Prior to the new study, the researchers had turned resilience to social stress on and off by using pulses of light to manipulate reward circuit neuronal firing rates in genetically engineered mice – optogenetics. But they didn't know how resilience worked at the cellular level.
To find out, they focused on electrical events in reward circuit neurons of mice exposed to a social stressor. Some mice that experience repeated encounters with a dominant animal emerge behaviorally unscathed, while others develop depression-like behaviors.
Neurons that secrete the chemical messenger dopamine from a reward circuit hub called the ventral tegmental area (VTA) become abnormally hyperactive in the susceptible mice. This excess activation is known to be triggered by an excitatory electrical current that drives cell firing. Han and colleagues were surprised to discover that this excitatory current was even higher in the stress-resilient mice even though they were spared the runaway dopamine activity and depression-related behaviors. Yet neurons of these resilient mice also showed a simultaneous increase in inhibitory potassium channel currents.
This prompted the researchers to hypothesize that in resilient animals the runaway excitatory current triggers the boost in the inhibitory current in a self-balancing mechanism, resulting in normal mood-related behaviors. By this logic, perhaps the susceptible mice just needed a boost in excitatory currents to activate their compensatory currents.
To test this, Han's team repeatedly infused the VTA of susceptible mice, over five days, with a drug known to increase the excitatory current. As hypothesized, the animals showed a profound reversal in behaviors and antidepressant-like effects – they socialized more and their characteristic rodent sweet tooth came back.
At the cellular level, this was accompanied by a marked increase in both the excitatory and inhibitory currents, resulting in normalized neuronal activity. The drug the mice received, lamotrigine, is clinically used as a mood stabilizer to treat the depressed phase of bipolar disorder – and the researchers may have discovered its mechanism of action.

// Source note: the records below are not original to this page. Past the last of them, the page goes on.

==> config.mk <==
export PLATFORM = sky130hd
export DESIGN_NAME = dirty_row_run_tracker
export DESIGN_NICKNAME = d
export VERILOG_FILES = /design/src/rtl/drt_pkg.sv /design/src/rtl/drt_ctrl.sv /design/src/rtl/drt_datapath.sv /design/src/rtl/dirty_row_run_tracker.sv
export SDC_FILE = /design/constraint.sdc
export NUM_CORES = 1
export LEC_CHECK = 0
export BUFFER_PORTS_ARGS = -buffer_cell sky130_fd_sc_hd__buf_2
export CAP_MARGIN = 40
export CORE_MARGIN = 2
export CORE_UTILIZATION = 62
export DETAILED_ROUTE_END_ITERATION = 10
export PLACE_DENSITY = 0.86
export RECOVER_POWER = 50
export SLEW_MARGIN = 10
export SYNTH_ARGS = -nofsm -noshare
export SYNTH_HDL_FRONTEND = slang
export SYNTH_SLANG_ARGS = --single-unit
==> constraint.sdc <==
create_clock -name clk -period 7.2 [get_ports clk]
set_clock_uncertainty 0.05 [all_clocks]
set_input_delay 1.08 -clock clk [delete_from_list [all_inputs] [get_ports clk]]
set_output_delay 1.08 -clock clk [all_outputs]
set_load 0.01 [all_outputs]
==> src/rtl/drt_pkg.sv <==
// shared types and constants for the dirty row run tracker
`timescale 1ns / 1ps

package drt_pkg;

  localparam int ROW_W = 7;
  localparam int CNT_W = 8;

  localparam logic [1:0] OP_MARK  = 2'd0;
  localparam logic [1:0] OP_FLUSH = 2'd1;
  localparam logic [1:0] OP_CLEAR = 2'd2;

  localparam logic [CNT_W-1:0] ROWS_IN_USE_RESET = 8'd128;

  typedef struct packed {
    logic [1:0]       opcode;
    logic [ROW_W-1:0] row_first;
    logic [ROW_W-1:0] row_last;
  } item_t;

  typedef struct packed {
    logic [ROW_W-1:0] run_start;
    logic [CNT_W-1:0] run_count;
    logic             last;
  } result_t;

  typedef enum logic [1:0] {
    ST_IDLE,
    ST_SCAN,
    ST_DRAIN
  } state_t;

  typedef struct packed {
    logic mark;
    logic wipe;
    logic load;
    logic step;
    logic drain;
  } dp_cmd_t;

  typedef struct packed {
    logic any_dirty;
    logic scan_end;
  } dp_status_t;

endpackage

Han and colleagues also achieved similar results using chronic optogenetic stimulation to drive up the neuronal activity. However, they discovered that the homeostatic mechanism seems to work specifically in the reward circuit – projections of the VTA to the nucleus accumbens – and not in VTA projections to the prefrontal cortex.
The abnormally high excitatory current that develops in response to social stress –if driven high enough for a sustained period – triggers its own compensatory adaptation, the inhibitory currents that corrects out-of-balance electrical activity and produces resilience. So at least in the brain's reward circuit, exaggerating an abnormality, for a time, proved to be the curative secret , say the researchers.
"Homeostatic mechanisms finely regulate other critical components of physiology required for survival – blood glucose and oxygen, body temperature, blood pressure," explained Lois Winsky, Ph.D., chief of the NIMH Molecular, Cellular, and Genomic Neuroscience Research Branch, which funded the study. "Similar mechanisms appear to also maintain excitatory balance in brain cells. This study shows how they may regulate circuits underlying behavior."